WHAT TO PRODUCE —
Your task is to set down the records below again, exactly.

::::

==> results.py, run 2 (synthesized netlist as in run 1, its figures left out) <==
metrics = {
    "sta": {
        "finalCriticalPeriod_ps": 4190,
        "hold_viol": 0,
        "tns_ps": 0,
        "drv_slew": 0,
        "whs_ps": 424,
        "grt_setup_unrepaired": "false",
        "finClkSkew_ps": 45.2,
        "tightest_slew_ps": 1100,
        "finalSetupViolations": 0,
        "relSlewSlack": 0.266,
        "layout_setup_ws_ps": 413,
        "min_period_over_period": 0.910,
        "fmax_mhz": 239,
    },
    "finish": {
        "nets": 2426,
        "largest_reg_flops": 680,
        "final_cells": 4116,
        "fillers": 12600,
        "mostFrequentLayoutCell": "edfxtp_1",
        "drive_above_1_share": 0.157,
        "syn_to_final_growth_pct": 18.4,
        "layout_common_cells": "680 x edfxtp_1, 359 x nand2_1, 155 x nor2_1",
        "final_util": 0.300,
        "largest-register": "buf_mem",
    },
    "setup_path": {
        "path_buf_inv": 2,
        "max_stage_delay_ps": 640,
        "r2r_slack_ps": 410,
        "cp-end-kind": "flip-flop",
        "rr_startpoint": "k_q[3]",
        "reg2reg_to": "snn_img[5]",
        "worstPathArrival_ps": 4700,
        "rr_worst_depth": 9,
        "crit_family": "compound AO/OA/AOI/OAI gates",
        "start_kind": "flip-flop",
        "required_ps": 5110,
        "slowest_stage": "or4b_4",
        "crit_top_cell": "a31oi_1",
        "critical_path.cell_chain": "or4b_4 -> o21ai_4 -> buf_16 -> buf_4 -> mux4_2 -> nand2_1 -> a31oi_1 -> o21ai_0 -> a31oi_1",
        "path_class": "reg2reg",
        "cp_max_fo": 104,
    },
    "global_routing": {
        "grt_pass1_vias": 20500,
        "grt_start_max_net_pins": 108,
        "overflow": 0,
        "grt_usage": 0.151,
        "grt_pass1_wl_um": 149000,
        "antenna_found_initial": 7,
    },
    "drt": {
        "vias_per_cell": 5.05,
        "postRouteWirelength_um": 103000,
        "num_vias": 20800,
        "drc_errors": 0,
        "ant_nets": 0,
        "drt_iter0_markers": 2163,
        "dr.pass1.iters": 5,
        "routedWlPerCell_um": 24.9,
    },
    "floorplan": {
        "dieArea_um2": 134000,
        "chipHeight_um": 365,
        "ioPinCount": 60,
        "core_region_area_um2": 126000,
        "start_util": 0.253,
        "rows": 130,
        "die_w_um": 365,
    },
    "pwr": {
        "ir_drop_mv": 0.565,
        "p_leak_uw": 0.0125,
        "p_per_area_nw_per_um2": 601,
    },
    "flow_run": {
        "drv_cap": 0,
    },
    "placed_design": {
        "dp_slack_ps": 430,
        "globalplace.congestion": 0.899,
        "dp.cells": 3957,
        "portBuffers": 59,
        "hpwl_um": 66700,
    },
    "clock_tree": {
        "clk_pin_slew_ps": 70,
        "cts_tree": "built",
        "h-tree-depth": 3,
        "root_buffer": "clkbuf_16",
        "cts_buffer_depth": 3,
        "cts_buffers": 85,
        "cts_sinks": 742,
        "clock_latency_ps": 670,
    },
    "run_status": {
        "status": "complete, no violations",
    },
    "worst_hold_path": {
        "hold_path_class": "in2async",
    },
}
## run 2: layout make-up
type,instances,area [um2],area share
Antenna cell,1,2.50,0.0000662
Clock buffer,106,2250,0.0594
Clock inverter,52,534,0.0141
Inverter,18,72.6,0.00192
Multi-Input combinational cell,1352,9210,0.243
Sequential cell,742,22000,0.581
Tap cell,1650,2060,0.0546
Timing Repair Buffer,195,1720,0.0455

::::

TASK SOLUTION —
==> results.py, run 2 (synthesized netlist as in run 1, its figures left out) <==
metrics = {
    "sta": {
        "finalCriticalPeriod_ps": 4190,
        "hold_viol": 0,
        "tns_ps": 0,
        "drv_slew": 0,
        "whs_ps": 424,
        "grt_setup_unrepaired": "false",
        "finClkSkew_ps": 45.2,
        "tightest_slew_ps": 1100,
        "finalSetupViolations": 0,
        "relSlewSlack": 0.266,
        "layout_setup_ws_ps": 413,
        "min_period_over_period": 0.910,
        "fmax_mhz": 239,
    },
    "finish": {
        "nets": 2426,
        "largest_reg_flops": 680,
        "final_cells": 4116,
        "fillers": 12600,
        "mostFrequentLayoutCell": "edfxtp_1",
        "drive_above_1_share": 0.157,
        "syn_to_final_growth_pct": 18.4,
        "layout_common_cells": "680 x edfxtp_1, 359 x nand2_1, 155 x nor2_1",
        "final_util": 0.300,
        "largest-register": "buf_mem",
    },
    "setup_path": {
        "path_buf_inv": 2,
        "max_stage_delay_ps": 640,
        "r2r_slack_ps": 410,
        "cp-end-kind": "flip-flop",
        "rr_startpoint": "k_q[3]",
        "reg2reg_to": "snn_img[5]",
        "worstPathArrival_ps": 4700,
        "rr_worst_depth": 9,
        "crit_family": "compound AO/OA/AOI/OAI gates",
        "start_kind": "flip-flop",
        "required_ps": 5110,
        "slowest_stage": "or4b_4",
        "crit_top_cell": "a31oi_1",
        "critical_path.cell_chain": "or4b_4 -> o21ai_4 -> buf_16 -> buf_4 -> mux4_2 -> nand2_1 -> a31oi_1 -> o21ai_0 -> a31oi_1",
        "path_class": "reg2reg",
        "cp_max_fo": 104,
    },
    "global_routing": {
        "grt_pass1_vias": 20500,
        "grt_start_max_net_pins": 108,
        "overflow": 0,
        "grt_usage": 0.151,
        "grt_pass1_wl_um": 149000,
        "antenna_found_initial": 7,
    },
    "drt": {
        "vias_per_cell": 5.05,
        "postRouteWirelength_um": 103000,
        "num_vias": 20800,
        "drc_errors": 0,
        "ant_nets": 0,
        "drt_iter0_markers": 2163,
        "dr.pass1.iters": 5,
        "routedWlPerCell_um": 24.9,
    },
    "floorplan": {
        "dieArea_um2": 134000,
        "chipHeight_um": 365,
        "ioPinCount": 60,
        "core_region_area_um2": 126000,
        "start_util": 0.253,
        "rows": 130,
        "die_w_um": 365,
    },
    "pwr": {
        "ir_drop_mv": 0.565,
        "p_leak_uw": 0.0125,
        "p_per_area_nw_per_um2": 601,
    },
    "flow_run": {
        "drv_cap": 0,
    },
    "placed_design": {
        "dp_slack_ps": 430,
        "globalplace.congestion": 0.899,
        "dp.cells": 3957,
        "portBuffers": 59,
        "hpwl_um": 66700,
    },
    "clock_tree": {
        "clk_pin_slew_ps": 70,
        "cts_tree": "built",
        "h-tree-depth": 3,
        "root_buffer": "clkbuf_16",
        "cts_buffer_depth": 3,
        "cts_buffers": 85,
        "cts_sinks": 742,
        "clock_latency_ps": 670,
    },
    "run_status": {
        "status": "complete, no violations",
    },
    "worst_hold_path": {
        "hold_path_class": "in2async",
    },
}
## run 2: layout make-up
type,instances,area [um2],area share
Antenna cell,1,2.50,0.0000662
Clock buffer,106,2250,0.0594
Clock inverter,52,534,0.0141
Inverter,18,72.6,0.00192
Multi-Input combinational cell,1352,9210,0.243
Sequential cell,742,22000,0.581
Tap cell,1650,2060,0.0546
Timing Repair Buffer,195,1720,0.0455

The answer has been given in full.